The Law Society says that changes to the GCSB bill, such as adding a set of guiding principles, are not enough to allay its concerns.
Debate on the bill continued last night after tactics by Opposition parties delayed it for a few hours.
Attorney-General Chris Finlayson is shepherding the bill through its committee stages in the absence of Prime Minister John Key who is the minister responsible for the GCSB.
Mr Finlayson said the changes "are not revolutionary. They do not involve a fundamental change to the construction of the GCSB act or the principles underpinning it."
The bill will expand the powers of the Government Communications Security Bureau to spy on New Zealanders - under an expansion of its cyber security role - and legalises its traditional practice of spying on New Zealanders under authorised warrants to assist the SIS and police.
Mr Finlayson and Mr Key have stated publicly that metadata is classed as communication and therefore cannot be collected on New Zealanders without a warrant.
The committee stage debate will continue tomorrow and the bill won't pass its third reading until at least August 20.
Greens co-leader Russel Norman last night moved amendments, including preventing overseas use of intelligence gathered on New Zealanders.
He also wanted to prevent the GCSB helping the SIS, police or Defence Force to spy on New Zealanders, saying it was never the intention of the current law.
Mr Finlayson effectively acknowledged that the spying done previously to help the agencies had been unlawful.
But he said it had been the intention of the current law but that had been sloppily worded.
United Future leader Peter Dunne has the numbers to pass a series of amendments to strengthen transparency over any spying on New Zealanders, and agreement for a review of spy agencies in 2015 and every five years thereafter.
Act leader John Banks secured the addition of a set of principles in the bill, modelled on those in the Security Intelligence Service Act.
The Law Society, an early critic of the bill, does not believe the changes go far enough.
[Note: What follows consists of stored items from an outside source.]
<file path="config.mk">
export PLATFORM = sky130hd
export DESIGN_NAME = ctlbank_top
export DESIGN_NICKNAME = d
export VERILOG_FILES = /design/src/rtl/ctlbank_pkg.sv /design/src/rtl/ctlbank_plainreg.sv /design/src/rtl/ctlbank_dbuf.sv /design/src/rtl/ctlbank_cmd.sv /design/src/rtl/ctlbank_rdport.sv /design/src/rtl/ctlbank_top.sv
export SDC_FILE = /design/constraint.sdc
export NUM_CORES = 1
export LEC_CHECK = 0
export ABC_AREA = 1
export BUFFER_PORTS_ARGS = -buffer_cell sky130_fd_sc_hd__buf_2
export CAP_MARGIN = 20
export CORE_ASPECT_RATIO = 1.2
export CORE_MARGIN = 2
export CORE_UTILIZATION = 48
export DETAILED_ROUTE_END_ITERATION = 16
export PLACE_DENSITY = 0.87
export SYNTH_ARGS = -nofsm -noshare
export SYNTH_HDL_FRONTEND = slang
export SYNTH_SLANG_ARGS = --single-unit
export TNS_END_PERCENT = 10
</file>
<file path="constraint.sdc">
create_clock -name clk -period 1.5 [get_ports clk]
set_input_delay 0.075 -clock clk [delete_from_list [all_inputs] [get_ports clk]]
set_output_delay 0.075 -clock clk [all_outputs]
set_load 0.03 [all_outputs]
</file>
<file path="src/rtl/ctlbank_pkg.sv">
package ctlbank_pkg;

    localparam int ADDR_W = 8;
    localparam int DATA_W = 8;
    localparam int NUM_LOOP_REGS = 3;

    typedef logic [DATA_W-1:0] byte_t;

    localparam byte_t A_INCTL = 8'h00;
    localparam byte_t A_LOOP  = 8'h01;
    localparam byte_t A_FBLO  = 8'h02;
    localparam byte_t A_FBHI  = 8'h03;
    localparam byte_t A_ALIGN = 8'h05;
    localparam byte_t A_OUTEN = 8'h06;
    localparam byte_t A_CMD   = 8'h08;
    localparam byte_t A_IDV   = 8'h10;
    localparam byte_t A_IDR   = 8'h11;
    localparam byte_t A_STAT  = 8'h12;

    typedef enum logic [3:0] {
        RS_ZERO, RS_INCTL, RS_LOOP, RS_FBLO, RS_FBHI,
        RS_ALIGN, RS_OUTEN, RS_IDV, RS_IDR, RS_STAT
    } rsel_e;

    typedef struct packed {
        logic pll;
        logic aln;
    } commit_t;

    typedef struct packed {
        logic [2:0]  cp_gain;
        logic [1:0]  post_sel;
        logic [11:0] fb_div;
    } loop_cfg_t;

    function automatic rsel_e decode_addr(input byte_t a);
        case (a)
            A_INCTL: return RS_INCTL;
            A_LOOP:  return RS_LOOP;
            A_FBLO:  return RS_FBLO;
            A_FBHI:  return RS_FBHI;
            A_ALIGN: return RS_ALIGN;
            A_OUTEN: return RS_OUTEN;
            A_IDV:   return RS_IDV;
            A_IDR:   return RS_IDR;
            A_STAT:  return RS_STAT;
            default: return RS_ZERO;
        endcase
    endfunction

    function automatic commit_t decode_cmd(input byte_t d, input logic [3:0] pll_key,
                                           input logic [3:0] aln_key);
        commit_t c;
        c.pll = (d[7:4] == pll_key);
        c.aln = (d[3:0] == aln_key);
        return c;
    endfunction

    function automatic byte_t loop_addr(input int idx);
        return A_LOOP + byte_t'(idx);
    endfunction

    function automatic byte_t loop_rst(input int idx);
        case (idx)
            0:       return 8'h00;
            1:       return 8'hFF;
            default: return 8'h0F;
        endcase
    endfunction

    function automatic byte_t loop_mask(input int idx);
        case (idx)
            0:       return 8'h37;
            1:       return 8'hFF;
            default: return 8'h0F;
        endcase
    endfunction

    function automatic loop_cfg_t unpack_loop(input byte_t r0, input byte_t r1, input byte_t r2);
        loop_cfg_t c;
        c.cp_gain  = r0[2:0];
        c.post_sel = r0[5:4];
        c.fb_div   = {r2[3:0], r1};
        return c;
    endfunction

endpackage

</file>
<file path="src/rtl/ctlbank_plainreg.sv">
module ctlbank_plainreg
    import ctlbank_pkg::*;
#(
    parameter byte_t RST_VAL = 8'h00
) (
    input  logic  clk,
    input  logic  rst,
    input  logic  wr_hit,
    input  byte_t wdata,
    output byte_t value
);

    always_ff @(posedge clk) begin
        if (rst)         value <= RST_VAL;
        else if (wr_hit) value <= wdata;
    end

endmodule

</file>
<file path="src/rtl/ctlbank_dbuf.sv">
module ctlbank_dbuf
    import ctlbank_pkg::*;
#(
    parameter byte_t RST_VAL = 8'h00,
    parameter byte_t WMASK   = 8'hFF
) (
    input  logic  clk,
    input  logic  rst,
    input  logic  wr_hit,
    input  byte_t wdata,
    input  logic  commit,
    output byte_t shadow,
    output byte_t working
);

    localparam byte_t RST_MASKED = RST_VAL & WMASK;

    always_ff @(posedge clk) begin
        if (rst)         shadow <= RST_MASKED;
        else if (wr_hit) shadow <= wdata & WMASK;
    end

    always_ff @(posedge clk) begin
        if (rst)         working <= RST_MASKED;
        else if (commit) working <= shadow;
    end

    AST_WORK_HOLD: assert property (@(posedge clk) disable iff (rst)
        !$past(commit) |-> $stable(working)) else $error("working copy moved without commit");

endmodule

</file>
<file path="src/rtl/ctlbank_cmd.sv">
module ctlbank_cmd
    import ctlbank_pkg::*;
#(
    parameter logic [3:0] PLL_KEY = 4'h5,
    parameter logic [3:0] ALN_KEY = 4'hA
) (
    input  logic    clk,
    input  logic    rst,
    input  logic    wr_hit,
    input  byte_t   wdata,
    output commit_t commit,
    output commit_t pulse
);

    always_comb begin
        commit = '0;
        if (wr_hit) commit = decode_cmd(wdata, PLL_KEY, ALN_KEY);
    end

    always_ff @(posedge clk) begin
        if (rst) pulse <= '0;
        else     pulse <= commit;
    end

endmodule

</file>
<file path="src/rtl/ctlbank_rdport.sv">
module ctlbank_rdport
    import ctlbank_pkg::*;
#(
    parameter byte_t      ID_VER   = 8'h18,
    parameter byte_t      ID_REV   = 8'h01,
    parameter logic [5:0] REV_CODE = 6'd0
) (
    input  logic  clk,
    input  logic  rst,
    input  logic  rd,
    input  byte_t addr,
    input  byte_t inctl,
    input  byte_t loop0,
    input  byte_t loop1,
    input  byte_t loop2,
    input  byte_t align,
    input  byte_t outen,
    input  logic  aln_locked,
    input  logic  pll_locked,
    output byte_t rdata
);

    rsel_e sel;
    byte_t mux;

    assign sel = decode_addr(addr);

    always_comb begin
        unique case (sel)
            RS_INCTL: mux = inctl;
            RS_LOOP:  mux = loop0;
            RS_FBLO:  mux = loop1;
            RS_FBHI:  mux = loop2;
            RS_ALIGN: mux = {REV_CODE, align[1:0]};
            RS_OUTEN: mux = outen;
            RS_IDV:   mux = ID_VER;
            RS_IDR:   mux = ID_REV;
            RS_STAT:  mux = {6'd0, pll_locked, aln_locked};
            default:  mux = '0;
        endcase
    end

    always_ff @(posedge clk) begin
        if (rst)     rdata <= '0;
        else if (rd) rdata <= mux;
    end

    AST_RD_HOLD: assert property (@(posedge clk) disable iff (rst)
        !$past(rd) |-> $stable(rdata)) else $error("read data moved without strobe");
    AST_UNMAPPED_ZERO: assert property (@(posedge clk) disable iff (rst)
        (rd && decode_addr(addr) == RS_ZERO) |=> (rdata == '0)) else $error("unmapped read nonzero");
    AST_STAT_RSVD: assert property (@(posedge clk) disable iff (rst)
        (rd && addr == A_STAT) |=> (rdata[7:2] == '0)) else $error("status reserved bits set");
    AST_ID_FIXED: assert property (@(posedge clk) disable iff (rst)
        (rd && addr == A_IDV) |=> (rdata == ID_VER)) else $error("id byte wrong");

endmodule

</file>
<file path="src/rtl/ctlbank_top.sv">
module ctlbank_top
    import ctlbank_pkg::*;
#(
    parameter logic [3:0] PLL_KEY   = 4'h5,
    parameter logic [3:0] ALN_KEY   = 4'hA,
    parameter byte_t      ID_VER    = 8'h18,
    parameter byte_t      ID_REV    = 8'h01,
    parameter logic [5:0] REV_CODE  = 6'd0,
    parameter byte_t      INCTL_RST = 8'h41,
    parameter byte_t      OUTEN_RST = 8'h1D,
    parameter byte_t      ALIGN_RST = 8'h03
) (
    input  logic        clk,
    input  logic        rst,
    input  logic [7:0]  reg_addr,
    input  logic [7:0]  reg_wdata,
    input  logic        reg_wr,
    input  logic        reg_rd,
    input  logic        aln_locked,
    input  logic        pll_locked,
    output logic [7:0]  reg_rdata,
    output logic [7:0]  in_ctl,
    output logic [7:0]  out_en_ctl,
    output logic [2:0]  cp_gain,
    output logic [1:0]  post_div_sel,
    output logic [11:0] fb_div,
    output logic [1:0]  aln_res,
    output logic        pll_rst_pulse,
    output logic        aln_rst_pulse
);

    commit_t   commit, pulse;
    byte_t     loop_sh [NUM_LOOP_REGS];
    byte_t     loop_wk [NUM_LOOP_REGS];
    byte_t     align_sh, align_wk;
    loop_cfg_t loop_cfg;

    ctlbank_plainreg #(.RST_VAL(INCTL_RST)) u_inctl (
        .clk(clk), .rst(rst), .wr_hit(reg_wr && reg_addr == A_INCTL),
        .wdata(reg_wdata), .value(in_ctl));

    ctlbank_plainreg #(.RST_VAL(OUTEN_RST)) u_outen (
        .clk(clk), .rst(rst), .wr_hit(reg_wr && reg_addr == A_OUTEN),
        .wdata(reg_wdata), .value(out_en_ctl));

    ctlbank_cmd #(.PLL_KEY(PLL_KEY), .ALN_KEY(ALN_KEY)) u_cmd (
        .clk(clk), .rst(rst), .wr_hit(reg_wr && reg_addr == A_CMD),
        .wdata(reg_wdata), .commit(commit), .pulse(pulse));

    for (genvar gi = 0; gi < NUM_LOOP_REGS; gi++) begin : g_loop
        ctlbank_dbuf #(.RST_VAL(loop_rst(gi)), .WMASK(loop_mask(gi))) u_reg (
            .clk(clk), .rst(rst), .wr_hit(reg_wr && reg_addr == loop_addr(gi)),
            .wdata(reg_wdata), .commit(commit.pll),
            .shadow(loop_sh[gi]), .working(loop_wk[gi]));
    end

    ctlbank_dbuf #(.RST_VAL(ALIGN_RST), .WMASK(8'h03)) u_align (
        .clk(clk), .rst(rst), .wr_hit(reg_wr && reg_addr == A_ALIGN),
        .wdata(reg_wdata), .commit(commit.aln),
        .shadow(align_sh), .working(align_wk));

    ctlbank_rdport #(.ID_VER(ID_VER), .ID_REV(ID_REV), .REV_CODE(REV_CODE)) u_rd (
        .clk(clk), .rst(rst), .rd(reg_rd), .addr(reg_addr),
        .inctl(in_ctl), .loop0(loop_sh[0]), .loop1(loop_sh[1]), .loop2(loop_sh[2]),
        .align(align_sh), .outen(out_en_ctl),
        .aln_locked(aln_locked), .pll_locked(pll_locked), .rdata(reg_rdata));

    assign loop_cfg      = unpack_loop(loop_wk[0], loop_wk[1], loop_wk[2]);
    assign cp_gain       = loop_cfg.cp_gain;
    assign post_div_sel  = loop_cfg.post_sel;
    assign fb_div        = loop_cfg.fb_div;
    assign aln_res       = align_wk[1:0];
    assign pll_rst_pulse = pulse.pll;
    assign aln_rst_pulse = pulse.aln;

    AST_PLL_PULSE_SRC: assert property (@(posedge clk) disable iff (rst)
        pll_rst_pulse |-> $past(reg_wr && reg_addr == A_CMD && reg_wdata[7:4] == PLL_KEY))
        else $error("loop pulse without command");
    AST_ALN_PULSE_SRC: assert property (@(posedge clk) disable iff (rst)
        aln_rst_pulse |-> $past(reg_wr && reg_addr == A_CMD && reg_wdata[3:0] == ALN_KEY))
        else $error("aligner pulse without command");
    AST_PULSE_SINGLE: assert property (@(posedge clk) disable iff (rst)
        (pll_rst_pulse && !$past(reg_wr && reg_addr == A_CMD)) |=> !pll_rst_pulse)
        else $error("loop pulse too long");
    AST_FB_HOLD: assert property (@(posedge clk) disable iff (rst)
        !pll_rst_pulse |-> $stable(fb_div)) else $error("divider moved without pulse");

endmodule

</file>
==> flow_summary.yaml, run 1 <==
run_status:
  outcome: "completed"
timing:
  slew_headroom: 0.734
  period_share: 0.959
  max_freq_mhz: 695
  timing.clock.skew_ps: 6.61
  finalHoldWorstSlack_ps: 41.7
  tns_ps: 0
  worst-slew-pin-transition_ps: 397
  final.setup.worst_slack_ps: 61.1
  hold_viol: 0
  setup_violations: 0
  fin_crit_ps: 1440
  report.final.slew_viol_count: 0
min_path:
  worst_hold_path_type: "primary input to flop"
  timing.hold.worst_endpoint: "u_outen.value[6]"
  hold_path_depth: 3
  hp-start: "reg_wdata[6]"
critical_path:
  critPathLaunch: "reg_addr[1]"
  worst_setup_path_start_kind: "primary input"
  worst_setup_path_end_kind: "flop"
  critical_path.slowest_cell: "ha_4"
  crit_fanout: 6
  reg2reg_slack_ps: 470
  crit_arrival_ps: 1660
  timing.critical_path.mode_cell: "nand2_1"
  r2r-end: "u_rd.rdata[1]"
  crit_chain: "buf_2 -> inv_2 -> ha_4 -> inv_1 -> nor2_2 -> nand2_2 -> nor2_4 -> nor2_4 -> buf_12 -> nand3_1 -> nand2_1 -> nor2_2 -> nand2_1 -> nand2_1 -> a21oi_2"
  timing_worst_setup_path_type: "primary input to flop"
  slowest_delay_ps: 270
  required_ps: 1720
  r2r_cells: 6
  critical_path.reg2reg.startpoint: "u_outen.value[1]"
place:
  place_inst: 548
  detail_placement_hpwl_um: 6040
  placement_stage_cell_area_um2: 3520
  routabilityCongestion: 0.924
  pre_cts_ws_ps: -320
  port-buffer-count: 66
floorplanning:
  initial_core_util: 0.500
  ioPinCount: 67
  core-area_um2: 5710
  die_area_um2: 6570
  die_width_um: 74.3
  dieHeight_um: 88.4
  floorplan.rows: 30
global_routing:
  grt_start_max_net_pins: 55
  antenna_found_initial: 0
  grt_first_pass_wirelength_um: 13100
  first_global_vias: 2883
  globalRouteTotalUtil: 0.264
  globalRouteOverflowTotal: 0
clock_network:
  clock_tree.buffer_depth: 2
  path_clk_slew_ps: 60
  cts-htree-levels: 3
  cts-root-buf: "clkbuf_8"
  clock_tree_from_tritoncts: "done"
  clk_latency_ps: 340
  cts.sink_count: 64
  total_cts_buffers: 9
run:
  number_of_violations_of_the_max_capacitance_limit: 0
drt:
  drt_first_pass_iters: 5
  routed_wire_length_um: 8630
  drt-initial-drc-count: 339
  num_vias: 3126
  route.detailed.wl_per_inst_um: 15.1
  route.detailed.drc: 0
  drt-vias-per-instance: 5.47
  antenna_left: 0
logic_synthesis:
  synth_async_sr_flop_share: 0
  yosysUniqueCellTypes: 27
  synth-seq-area-share: 0.450
  ys_top_cells_by_area: "dfxtp_1 (45%), nand2_1 (11%), o211ai_1 (7.6%)"
  synth.cells.most_frequent: "nand2_1 (86), dfxtp_1 (64), nand3_1 (36)"
  synth_top_flop_cell: "dfxtp_1"
  postSynthCellCount: 376
  yosysTopAreaCellShare: 0.450
  synth_seq_cells: 64
  yosys_warnings: 0
  synth_most_common_cell: "nand2_1"
  synth_edf_count: 0
  mappedNetlistArea_um2: 2850
  avgSynthCellArea_um2: 7.58
  synth.net_count: 402
  synth_largest_area_cell: "dfxtp_1"
cells_and_area:
  final_core_utilization: 0.679
  areaGrowthSynthToFinish_pct: 36.0
  final_cell_area_um2: 3870
  antennaDiodeCount: 0
  layout.cells.non_filler: 571
  layout-drive-gt1-share: 0.322
  final_nets: 512
power_and_ir_drop:
  design_power_total_mw: 3.59
  vdd_ir_drop_max_mv: 0.519
  p_per_area_nw_per_um2: 927
  cellLeakagePower_nw: 1.96
-- how the worst max path moves through the flow --
stage                     slack (ps)             to  depth (start not counted)
final                             60  u_rd.rdata[1]                         15
after global routing             -30  u_rd.rdata[1]                         15
after CTS                         70  u_rd.rdata[5]                         15
after detailed placement        -320  u_rd.rdata[7]                         13
after global placement          -230  u_rd.rdata[0]                         13
after floorplan                   20  u_rd.rdata[1]                         14
-- cell families after synthesis --
group / synth area share
buf+inv: 0.0694
fa+ha+maj: 0.0176
compound gates: 0.175
simple gates: 0.288
flops: 0.450
-- per-layer routing --
| layer | GRT usage | part of all wire | up-vias |
|---|---|---|---|
| met5 | 0 | 0 | - |
| met4 | 0.141 | 0.056 | 0 |
| met3 | 0.0592 | 0.074 | 45 |
| met2 | 0.453 | 0.50 | 186 |
| met1 | 0.305 | 0.37 | 1406 |
| li1 | - | - | 1489 |
-- layout make-up --
| type | instances | area, µm² |
|---|---|---|
| Inverter | 38 | 143 |
| Clock inverter | 3 | 65.1 |
| Tap cell | 80 | 100 |
| Sequential cell | 64 | 1280 |
| Clock buffer | 13 | 149 |
| Timing Repair Buffer | 110 | 688 |
| Multi-Input combinational cell | 263 | 1450 |
| Fill cell | 458 | 1830 |
-- sequential cells by signal (all words and copies together) (netlist names) --
signal	count
g_loop.u_reg.working	17
u_inctl.value	8
u_align.working	2
u_align.shadow	2
u_outen.value	8
u_cmd.pulse	2
g_loop.u_reg.shadow	17
u_rd.rdata	8
-- timing repair --
item	4_1_cts	5_1_grt
gates resized for setup	1	18
hold buffers	2	0
endpoints found under the hold margin	2	0
buffers inserted	0	5
pin swaps	0	9
endpoints found under the setup margin	1	8
-- cells in the final DEF, fill, tap and decap left out, drive strengths merged --
cell           n
buf          107
nand2         93
dfxtp         64
nand3         38
inv           37
nor2          37
o211ai        29
a21oi         26
o21ai         25
clkbuf        14
nand4          7
ha             4
nor4           3
bufinv         2
dlygate4sd3    2
clkinv         2
nor3           1
-- power by group --
part	switching [mW]	internal, mW	total (mW)
clock	0.632	0.981	1.61
combinational	0.167	0.107	0.274
sequential	0.00288	1.70	1.71
-- critical path, delay by kind of cell --
kind                       cells  cell delay, ps
AOI/OAI and AO/OA              1              50
buffers and inverters          4             330
adders and majority gates      1             270
and+or+nand+nor                9             930
Power figures use the tool's default switching activity.
==> run 2, diff against run 1 <==
--- a/config.mk
+++ b/config.mk
@@ -10,9 +10,9 @@
 export CAP_MARGIN = 20
 export CORE_ASPECT_RATIO = 1.2
 export CORE_MARGIN = 2
-export CORE_UTILIZATION = 48
+export CORE_UTILIZATION = 57
 export DETAILED_ROUTE_END_ITERATION = 16
-export PLACE_DENSITY = 0.87
+export PLACE_DENSITY = 0.95
 export SYNTH_ARGS = -nofsm -noshare
 export SYNTH_HDL_FRONTEND = slang
 export SYNTH_SLANG_ARGS = --single-unit
==> constraint.sdc (replaced) <==
create_clock -name clk -period 1.8 [get_ports clk]
set_input_delay 0.09 -clock clk [delete_from_list [all_inputs] [get_ports clk]]
set_output_delay 0.09 -clock clk [all_outputs]
set_load 0.03 [all_outputs]
==> run 2 against run 1 <==
  * Combinational power decreased by 37%
  * Setup slack improved by 180 ps
  * Sequential cell count unchanged
  * Wire length decreased by 11%
  * Largest cell class unchanged
  * Highest routed layer unchanged
  * Clock-buffer cell count decreased by 1
==> flow_summary.yaml, run 2 (same netlist as run 1, synthesis figures left out) <==
clock_network:
  clock_tree_from_tritoncts: "done"
  cts.sink_count: 64
  cts_setup_buffers: 0
  clock_tree.buffer_depth: 2
  cts-root-buf: "clkbuf_8"
  cts-htree-levels: 3
  clk_latency_ps: 350
  path_clk_slew_ps: 70
  total_cts_buffers: 9
cells_and_area:
  largestRegisters: "g_loop.u_reg.shadow x17, g_loop.u_reg.working x17"
  multi_input_gate_area_um2: 1370
  layout-drive-gt1-share: 0.246
  areaGrowthSynthToFinish_pct: 22.0
  final_nets: 478
  final-seq-area_um2: 1280
  layout_common_cells: "nand2_1 (86), buf_2 (66), dfxtp_1 (64)"
  final_common_cell: "nand2_1"
  layout.cells.non_filler: 516
  final_cell_area_um2: 3480
  filler_cell_count: 371
  antennaDiodeCount: 0
place:
  placement_stage_cell_area_um2: 3280
  detail_placement_hpwl_um: 5660
  pre_cts_ws_ps: -47.9
  port-buffer-count: 66
  place_inst: 500
  routabilityCongestion: 0.928
drt:
  routed_wire_length_um: 7660
  drt-vias-per-instance: 5.70
  route.detailed.drc: 0
  drt-initial-drc-count: 269
  antenna_left: 0
  num_vias: 2943
  route.detailed.wl_per_inst_um: 14.8
  drt_first_pass_iters: 5
critical_path:
  crit_arrival_ps: 1840
  timing_worst_setup_path_type: "primary input to flop"
  worst_setup_path_end_kind: "flop"
  required_ps: 2080
  worst_setup_path_start_kind: "primary input"
  crit_fanout: 12
global_routing:
  grt_first_pass_wirelength_um: 11900
  antenna_found_initial: 0
  globalRouteTotalUtil: 0.293
  first_global_vias: 2685
  globalRouteOverflowTotal: 0
  grt_start_max_net_pins: 50
floorplanning:
  floorplan.rows: 28
  dieHeight_um: 81.5
  ioPinCount: 67
  core-area_um2: 4870
  initial_core_util: 0.585
  die_area_um2: 5580
  die_width_um: 68.6
timing:
  period_share: 0.864
  setup_violations: 0
  hold_viol: 0
  tns_ps: 0
  final.setup.worst_slack_ps: 244
  worst-slew-pin-transition_ps: 527
  max_freq_mhz: 643
  rsz0062_at_grt: "no"
  report.final.slew_viol_count: 0
  slew_headroom: 0.646
  fin_crit_ps: 1560
  timing.clock.skew_ps: 4.75
power_and_ir_drop:
  design_power_total_mw: 2.79
  cellLeakagePower_nw: 1.77
  share_seq_of_total_power: 0.510
  power_report.internal_total_mw: 2.14
  switchingPower_mw: 0.650
  share_clk_of_total_power: 0.429
  p_sw_frac: 0.233
  combinationalPowerShare: 0.062
  vdd_ir_drop_max_mv: 0.523
  p_per_area_nw_per_um2: 802
min_path:
  worst_hold_path_type: "primary input to flop"
run_status:
  outcome: "completed"
run:
  number_of_violations_of_the_max_capacitance_limit: 0
-- run 2: layer usage --
layer | routed length [µm] | global-route usage
met5 | 0 | 0
met4 | 320 | 0.174
met3 | 650 | 0.0740
met2 | 3790 | 0.483
met1 | 2900 | 0.335
-- run 2: stage by stage --
stage | util | hold WS (ps)
floorplan | - | 216
CTS | 0.714 | 6.36
finish | 0.714 | 24.6
detailed placement | 0.674 | 342
global placement | 0.674 | 337
global route | 0.714 | 42.0
-- run 2: power groups by stage --
stage          Clock (mW)  Combinational, mW  Sequential [mW]
2_1_floorplan           0             0.0955             1.46
3_3_place_gp            0              0.162             1.45
3_5_place_dp            0              0.166             1.45
4_1_cts              1.20              0.169             1.42
5_1_grt              1.26              0.187             1.42
6_report             1.20              0.172             1.42
-- run 2: worst paths after layout --
path / start / to / slack (ps) / cells after the start
setup / recovery: reg_addr[0] / u_rd.rdata[1] / 240 / 13
hold / removal: reg_wdata[0] / u_align.shadow[0] / 20 / 3
setup reg to reg: u_outen.value[1] / u_rd.rdata[1] / 830 / 6
hold reg to reg: u_rd.rdata[6] / u_rd.rdata[6] / 470 / 2
-- run 2: timing repair --
action | in CTS | in global routing
hold buffers | 1 | 0
endpoints found under the hold margin | 1 | 0
gates resized for setup | 0 | 0
-- run 2: worst max-delay path, stage by stage --
cell and delay (ps):
buf_2 110, inv_1 70, ha_1 330, nand3_1 80
nand3_1 150, nand2_2 90, nor2_2 350, nand3_1 170
nand2_1 110, nor2_1 60, nand2_1 70, nand2_1 60
a21oi_2 110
It also criticised the fact that the amendments proposed to the bill by Mr Dunne were made available only yesterday.
The changes did not address the fundamental flaws in the bill and the legislation should not proceed, said the convener of the New Zealand Law Society's rule of law committee, Austin Forbes, QC.
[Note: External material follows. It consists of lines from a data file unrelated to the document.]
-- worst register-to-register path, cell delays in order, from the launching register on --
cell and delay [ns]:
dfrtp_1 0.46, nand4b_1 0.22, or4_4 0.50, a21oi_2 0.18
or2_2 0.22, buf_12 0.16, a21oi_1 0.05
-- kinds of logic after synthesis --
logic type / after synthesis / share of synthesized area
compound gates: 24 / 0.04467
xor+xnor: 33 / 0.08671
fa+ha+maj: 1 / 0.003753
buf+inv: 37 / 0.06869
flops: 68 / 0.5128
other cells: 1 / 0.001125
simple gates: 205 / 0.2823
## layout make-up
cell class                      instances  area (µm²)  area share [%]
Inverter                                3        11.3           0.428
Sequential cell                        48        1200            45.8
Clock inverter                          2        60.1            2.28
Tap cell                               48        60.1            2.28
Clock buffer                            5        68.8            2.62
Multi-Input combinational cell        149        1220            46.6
==> config.mk <==
export PLATFORM = sky130hd
export DESIGN_NAME = kbd_byte_queue
export DESIGN_NICKNAME = d
export VERILOG_FILES = /design/src/rtl/kbq_pkg.sv /design/src/rtl/kbq_fifo.sv /design/src/rtl/kbq_flags.sv /design/src/rtl/kbq_host_port.sv /design/src/rtl/kbd_byte_queue.sv
export SDC_FILE = /design/constraint.sdc
export NUM_CORES = 1
export LEC_CHECK = 0
export ABC_AREA = 1
export BUFFER_PORTS_ARGS = -buffer_cell sky130_fd_sc_hd__buf_4
export CAP_MARGIN = 20
export CORE_ASPECT_RATIO = 0.8
export CORE_UTILIZATION = 40
export DETAILED_ROUTE_END_ITERATION = 12
export GPL_ROUTABILITY_DRIVEN = 0
export SLEW_MARGIN = 20
export SYNTH_ARGS = -nofsm -noshare
export SYNTH_HDL_FRONTEND = slang
export SYNTH_HIERARCHICAL = 1
export SYNTH_SLANG_ARGS = --single-unit
==> constraint.sdc <==
create_clock -name clk -period 4.2 [get_ports clk]
set_input_delay 0.42 -clock clk [delete_from_list [all_inputs] [get_ports clk]]
set_output_delay 0.42 -clock clk [all_outputs]
set_load 0.01 [all_outputs]
==> src/rtl/kbq_pkg.sv <==
package kbq_pkg;
    localparam int BYTE_W = 8;
    typedef logic [BYTE_W-1:0] kbq_byte_t;
    localparam kbq_byte_t IDLE_BYTE = '0;
endpackage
"While the idea of a set of guiding principles is potentially a step in the right direction, the Law Society is not convinced that the proposed wording of the principles provides adequate or effective safeguards," Mr Forbes said.
The use of supplementary order paper procedure to make Mr Dunne's changes without making the details available until today reflected unnecessary urgency.
"This is in the face of mounting public concern and a denial of adequate public debate over the potential loss of personal and data privacy and increased levels of surveillance of both communications and metadata," Mr Forbes said.
Mr Finlayson said members of the legal profession had contacted him with concerns about the Law Society's submission.